Evaluating stability, elastic and thermodynamic properties of AlTiNiCuCox (x = 0.5,0.75,1,1.25,1.5) high entropy alloys

Alloying effect of Cobalt on structural stability, elastic and thermodynamic properties of AlTiNiCuCox (x = 0.5,0.75,1,1.25,1.5) high entropy alloys are investigated via performing ab-initio calculations combined with quasi-harmonic Debye-Grüneisen model. The equilibrium lattice constants and density are evaluated by ab-initio calculations, third-order Birch-Murnaghan equation of state and Vegard's law. The results of cohesive energy and obtained elastic constants screen out the mechanical stable AlTiNiCuCox alloys and also indicate that AlTiNiCuCo1.0 of BCC structure exhibits ductility unlike most HEAs.
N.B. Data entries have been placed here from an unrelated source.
**src/rtl/system_controller_pkg.sv**
```systemverilog
// Definitions shared by the UART receiver and transmitter controllers:
// command codes, fixed ALU operand addresses and the receiver FSM encoding.
package system_controller_pkg;

  localparam logic [7:0] CMD_REG_WRITE       = 8'hAA;
  localparam logic [7:0] CMD_REG_READ        = 8'hBB;
  localparam logic [7:0] CMD_ALU_OPERANDS    = 8'hCC;
  localparam logic [7:0] CMD_ALU_NO_OPERANDS = 8'hDD;

  localparam int unsigned OPERAND_A_ADDR = 0;
  localparam int unsigned OPERAND_B_ADDR = 1;

  typedef enum logic [2:0] {
    IDLE          = 3'd0,
    WRITE_ADDRESS = 3'd1,
    WRITE_DATA    = 3'd2,
    READ_ADDRESS  = 3'd3,
    OPERAND_A     = 3'd4,
    OPERAND_B     = 3'd5,
    ALU_FUNCTION  = 3'd6
  } rx_state_e;

endpackage

```
**src/rtl/uart_receiver_controller.sv**
```systemverilog
// Decodes command bytes from the UART receiver into register-file and ALU
// strobes; every output is a flop updated one cycle after the accepted byte.
module uart_receiver_controller #(
  parameter int DATA_WIDTH         = 8,
  parameter int ADDRESS_WIDTH      = 4,
  parameter int ALU_FUNCTION_WIDTH = 4
) (
  input  logic                          clk,
  input  logic                          reset,
  input  logic [DATA_WIDTH-1:0]         received_data,
  input  logic                          received_data_valid,
  input  logic                          enable,
  output logic [ADDRESS_WIDTH-1:0]      address,
  output logic                          write_enable,
  output logic [DATA_WIDTH-1:0]         write_data,
  output logic                          read_enable,
  output logic                          ALU_enable,
  output logic [ALU_FUNCTION_WIDTH-1:0] ALU_function,
  output logic                          clock_gate_enable
);

  import system_controller_pkg::*;

  rx_state_e                     state_q, state_d;
  logic [ADDRESS_WIDTH-1:0]      address_q, address_d;
  logic                          write_enable_q, write_enable_d;
  logic [DATA_WIDTH-1:0]         write_data_q, write_data_d;
  logic                          read_enable_q, read_enable_d;
  logic                          alu_enable_q, alu_enable_d;
  logic [ALU_FUNCTION_WIDTH-1:0] alu_function_q, alu_function_d;
  logic                          clock_gate_enable_q, clock_gate_enable_d;
  logic                          gate_tail_q, gate_tail_d;

  always_ff @(posedge clk or negedge reset) begin
    if (!reset) begin
      state_q             <= IDLE;
      address_q           <= '0;
      write_enable_q      <= 1'b0;
      write_data_q        <= '0;
      read_enable_q       <= 1'b0;
      alu_enable_q        <= 1'b0;
      alu_function_q      <= '0;
      clock_gate_enable_q <= 1'b0;
      gate_tail_q         <= 1'b0;
    end else begin
      state_q             <= state_d;
      address_q           <= address_d;
      write_enable_q      <= write_enable_d;
      write_data_q        <= write_data_d;
      read_enable_q       <= read_enable_d;
      alu_enable_q        <= alu_enable_d;
      alu_function_q      <= alu_function_d;
      clock_gate_enable_q <= clock_gate_enable_d;
      gate_tail_q         <= gate_tail_d;
    end
  end

  always_comb begin
    state_d             = state_q;
    address_d           = address_q;
    write_enable_d      = 1'b0;
    write_data_d        = write_data_q;
    read_enable_d       = 1'b0;
    alu_enable_d        = 1'b0;
    alu_function_d      = alu_function_q;
    clock_gate_enable_d = clock_gate_enable_q;
    gate_tail_d         = alu_enable_q;

    // Gated clock stays on for one cycle after the ALU start strobe.
    if (gate_tail_q) clock_gate_enable_d = 1'b0;

    if (received_data_valid) begin
      case (state_q)
        IDLE: begin
          if (enable) begin
            if (received_data == DATA_WIDTH'(CMD_REG_WRITE)) begin
              state_d = WRITE_ADDRESS;
            end else if (received_data == DATA_WIDTH'(CMD_REG_READ)) begin
              state_d = READ_ADDRESS;
            end else if (received_data == DATA_WIDTH'(CMD_ALU_OPERANDS)) begin
              state_d             = OPERAND_A;
              clock_gate_enable_d = 1'b1;
              gate_tail_d         = 1'b0;
            end else if (received_data == DATA_WIDTH'(CMD_ALU_NO_OPERANDS)) begin
              state_d             = ALU_FUNCTION;
              clock_gate_enable_d = 1'b1;
              gate_tail_d         = 1'b0;
            end
          end
        end
        WRITE_ADDRESS: begin
          address_d = received_data[ADDRESS_WIDTH-1:0];
          state_d   = WRITE_DATA;
        end
        WRITE_DATA: begin
          write_data_d   = received_data;
          write_enable_d = 1'b1;
          state_d        = IDLE;
        end
        READ_ADDRESS: begin
          address_d     = received_data[ADDRESS_WIDTH-1:0];
          read_enable_d = 1'b1;
          state_d       = IDLE;
        end
        OPERAND_A: begin
          address_d      = ADDRESS_WIDTH'(OPERAND_A_ADDR);
          write_data_d   = received_data;
          write_enable_d = 1'b1;
          state_d        = OPERAND_B;
        end
        OPERAND_B: begin
          address_d      = ADDRESS_WIDTH'(OPERAND_B_ADDR);
          write_data_d   = received_data;
          write_enable_d = 1'b1;
          state_d        = ALU_FUNCTION;
        end
        ALU_FUNCTION: begin
          alu_function_d = received_data[ALU_FUNCTION_WIDTH-1:0];
          alu_enable_d   = 1'b1;
          state_d        = IDLE;
        end
        default: state_d = IDLE;
      endcase
    end
  end

  assign address           = address_q;
  assign write_enable      = write_enable_q;
  assign write_data        = write_data_q;
  assign read_enable       = read_enable_q;
  assign ALU_enable        = alu_enable_q;
  assign ALU_function      = alu_function_q;
  assign clock_gate_enable = clock_gate_enable_q;

endmodule

```
### src/rtl/wb_regfile_pkg.sv
// Shared definitions for the writeback-stage register file.
// Holds the writeback source encodings and the load funct3 codes.
// Pure declarations; no logic, no timing.
package wb_regfile_pkg;

    // Writeback source select for non-load instructions
    typedef enum logic [1:0] {
        WB_ALU   = 2'b00,
        WB_PC4   = 2'b01,
        WB_IMMU  = 2'b10,
        WB_AUIPC = 2'b11
    } wb_sel_e;

    // Load funct3 encodings
    localparam logic [2:0] LD_LB  = 3'b000;
    localparam logic [2:0] LD_LH  = 3'b001;
    localparam logic [2:0] LD_LW  = 3'b010;
    localparam logic [2:0] LD_LBU = 3'b100;
    localparam logic [2:0] LD_LHU = 3'b101;

    localparam int unsigned NUM_REGS = 32;

endpackage

### src/rtl/wb_regfile_load_extract.sv
// Load data extraction: picks the addressed byte/half out of an aligned word and extends it.
// Purely combinational, zero latency; no flow control.
// Ports: i_read_mem (raw aligned word), i_funct3 (load type), i_byte_off (addr[1:0]), o_data (result).
module wb_regfile_load_extract
    import wb_regfile_pkg::*;
(
    input  logic [31:0] i_read_mem,
    input  logic [2:0]  i_funct3,
    input  logic [1:0]  i_byte_off,
    output logic [31:0] o_data
);

    logic [7:0]  w_byte;
    logic [15:0] w_half;

    always_comb begin
        w_byte = i_read_mem[7:0];
        case (i_byte_off)
            2'd0:    w_byte = i_read_mem[7:0];
            2'd1:    w_byte = i_read_mem[15:8];
            2'd2:    w_byte = i_read_mem[23:16];
            default: w_byte = i_read_mem[31:24];
        endcase
        // Halfword lane chosen by bit 1 only; misaligned bit 0 is ignored
        w_half = i_byte_off[1] ? i_read_mem[31:16] : i_read_mem[15:0];

        o_data = i_read_mem;
        case (i_funct3)
            LD_LB:   o_data = {{24{w_byte[7]}}, w_byte};
            LD_LBU:  o_data = {24'd0, w_byte};
            LD_LH:   o_data = {{16{w_half[15]}}, w_half};
            LD_LHU:  o_data = {16'd0, w_half};
            // LW and undefined encodings pass the word through
            default: o_data = i_read_mem;
        endcase
    end

endmodule

### src/rtl/wb_regfile.sv
// Writeback stage + 32x32 register file with write-through bypass and retired-instruction counter.
// Writes land on posedge (reads/bypass/wb_data combinational, zero latency); no backpressure.
// Ports: clk/rst, WB-slot controls and candidates in, rs1/rs2 read ports, wb_data/addr/we and instret out.
module wb_regfile #(
    parameter int unsigned RESET_CLEARS_REGS = 1
) (
    input  logic        clk,
    input  logic        rst,
    input  logic        valid_in,
    input  logic [4:0]  addr_wb_in,
    input  logic        werf_enable_in,
    input  logic [1:0]  wb_select_in,
    input  logic        load_in,
    input  logic [2:0]  load_funct3_in,
    input  logic [1:0]  byte_off_in,
    input  logic [31:0] pc_plus_4_in,
    input  logic [31:0] immu_in,
    input  logic [31:0] pc_plus_immu_in,
    input  logic [31:0] read_mem_in,
    input  logic [31:0] alu_result_in,
    input  logic [4:0]  rs1_addr,
    input  logic [4:0]  rs2_addr,
    output logic [31:0] rs1_data,
    output logic [31:0] rs2_data,
    output logic [31:0] wb_data_out,
    output logic [4:0]  wb_addr_out,
    output logic        wb_we_out,
    output logic [63:0] instret_out
);
    import wb_regfile_pkg::*;

    logic [31:0] r_regs [NUM_REGS];
    logic [63:0] r_instret;
    logic [31:0] w_load_data;
    logic [31:0] w_src_data;
    logic        w_we;

    wb_regfile_load_extract u_load_extract (
        .i_read_mem (read_mem_in),
        .i_funct3   (load_funct3_in),
        .i_byte_off (byte_off_in),
        .o_data     (w_load_data)
    );

    always_comb begin
        w_src_data = alu_result_in;
        case (wb_sel_e'(wb_select_in))
            WB_ALU:   w_src_data = alu_result_in;
            WB_PC4:   w_src_data = pc_plus_4_in;
            WB_IMMU:  w_src_data = immu_in;
            WB_AUIPC: w_src_data = pc_plus_immu_in;
            default:  w_src_data = alu_result_in;
        endcase
    end

    assign wb_data_out = load_in ? w_load_data : w_src_data;
    assign wb_addr_out = addr_wb_in;
    assign w_we        = valid_in & werf_enable_in & (addr_wb_in != 5'd0);
    assign wb_we_out   = w_we;

    // Entry 0 is never written, so x0 stays architecturally zero via the read mux
    generate
        if (RESET_CLEARS_REGS != 0) begin : g_rst_regs
            always_ff @(posedge clk or posedge rst) begin
                if (rst) begin
                    for (int i = 0; i < NUM_REGS; i++) begin
                        r_regs[i] <= '0;
                    end
                end else if (w_we) begin
                    r_regs[addr_wb_in] <= wb_data_out;
                end
            end
        end else begin : g_keep_regs
            // Contents survive reset, but a write during reset is still dropped
            always_ff @(posedge clk) begin
                if (w_we && !rst) begin
                    r_regs[addr_wb_in] <= wb_data_out;
                end
            end
        end
    endgenerate

    always_ff @(posedge clk or posedge rst) begin
        if (rst) begin
            r_instret <= '0;
        end else if (valid_in) begin
            r_instret <= r_instret + 64'd1;
        end
    end

    assign instret_out = r_instret;

    // Write-through bypass so a same-cycle reader sees the value being written
    always_comb begin
        rs1_data = r_regs[rs1_addr];
        rs2_data = r_regs[rs2_addr];
        if (w_we && (rs1_addr == addr_wb_in)) rs1_data = wb_data_out;
        if (w_we && (rs2_addr == addr_wb_in)) rs2_data = wb_data_out;
        if (rs1_addr == 5'd0) rs1_data = '0;
        if (rs2_addr == 5'd0) rs2_data = '0;
    end

endmodule

### config.mk
export PLATFORM = sky130hd
export DESIGN_NAME = wb_regfile
export DESIGN_NICKNAME = d
export VERILOG_FILES = /design/src/rtl/wb_regfile_pkg.sv /design/src/rtl/wb_regfile_load_extract.sv /design/src/rtl/wb_regfile.sv
export SDC_FILE = /design/constraint.sdc
export NUM_CORES = 2
export LEC_CHECK = 0
export ABC_AREA = 0
export BUFFER_PORTS_ARGS = -buffer_cell sky130_fd_sc_hd__buf_2
export CORE_MARGIN = 5
export CORE_UTILIZATION = 56
export CTS_BUF_LIST = sky130_fd_sc_hd__clkbuf_16
export CTS_CLUSTER_DIAMETER = 200
export DETAILED_ROUTE_END_ITERATION = 16
export GPL_TIMING_DRIVEN = 0
export PLACE_DENSITY = 0.86
export SETUP_SLACK_MARGIN = 0.4
export SLEW_MARGIN = 20
export SYNTH_ARGS = -nofsm -noshare
export SYNTH_HDL_FRONTEND = slang
export SYNTH_HIERARCHICAL = 1
export SYNTH_SLANG_ARGS = --single-unit
### constraint.sdc
create_clock -name clk -period 32.9 [get_ports clk]
set_input_delay 4.935 -clock clk [delete_from_list [all_inputs] [get_ports clk]]
set_output_delay 4.935 -clock clk [all_outputs]
set_load 0.03 [all_outputs]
Besides, all the mechanical stable alloys show elastic anisotropy. The AlTiNiCuCo1.0 of BCC exhibits the maximum anisotropy among all the AlTiNiCuCox alloys. Then various of thermodynamic properties including vibrational entropy Svib, volumetric thermal expansion coefficient α, constant volume heat capacity Cv and Debye temperature ΘD are calculated by using quasi-harmonic Debye-Grüneisen model. The FCC AlTiNiCuCo0.5 alloy exhibits outstanding thermodynamic properties compared with other HEAs of AlTiNiCuCox system. Finally, electronic structures are studied by density of states, partial density of states and Fermi energy.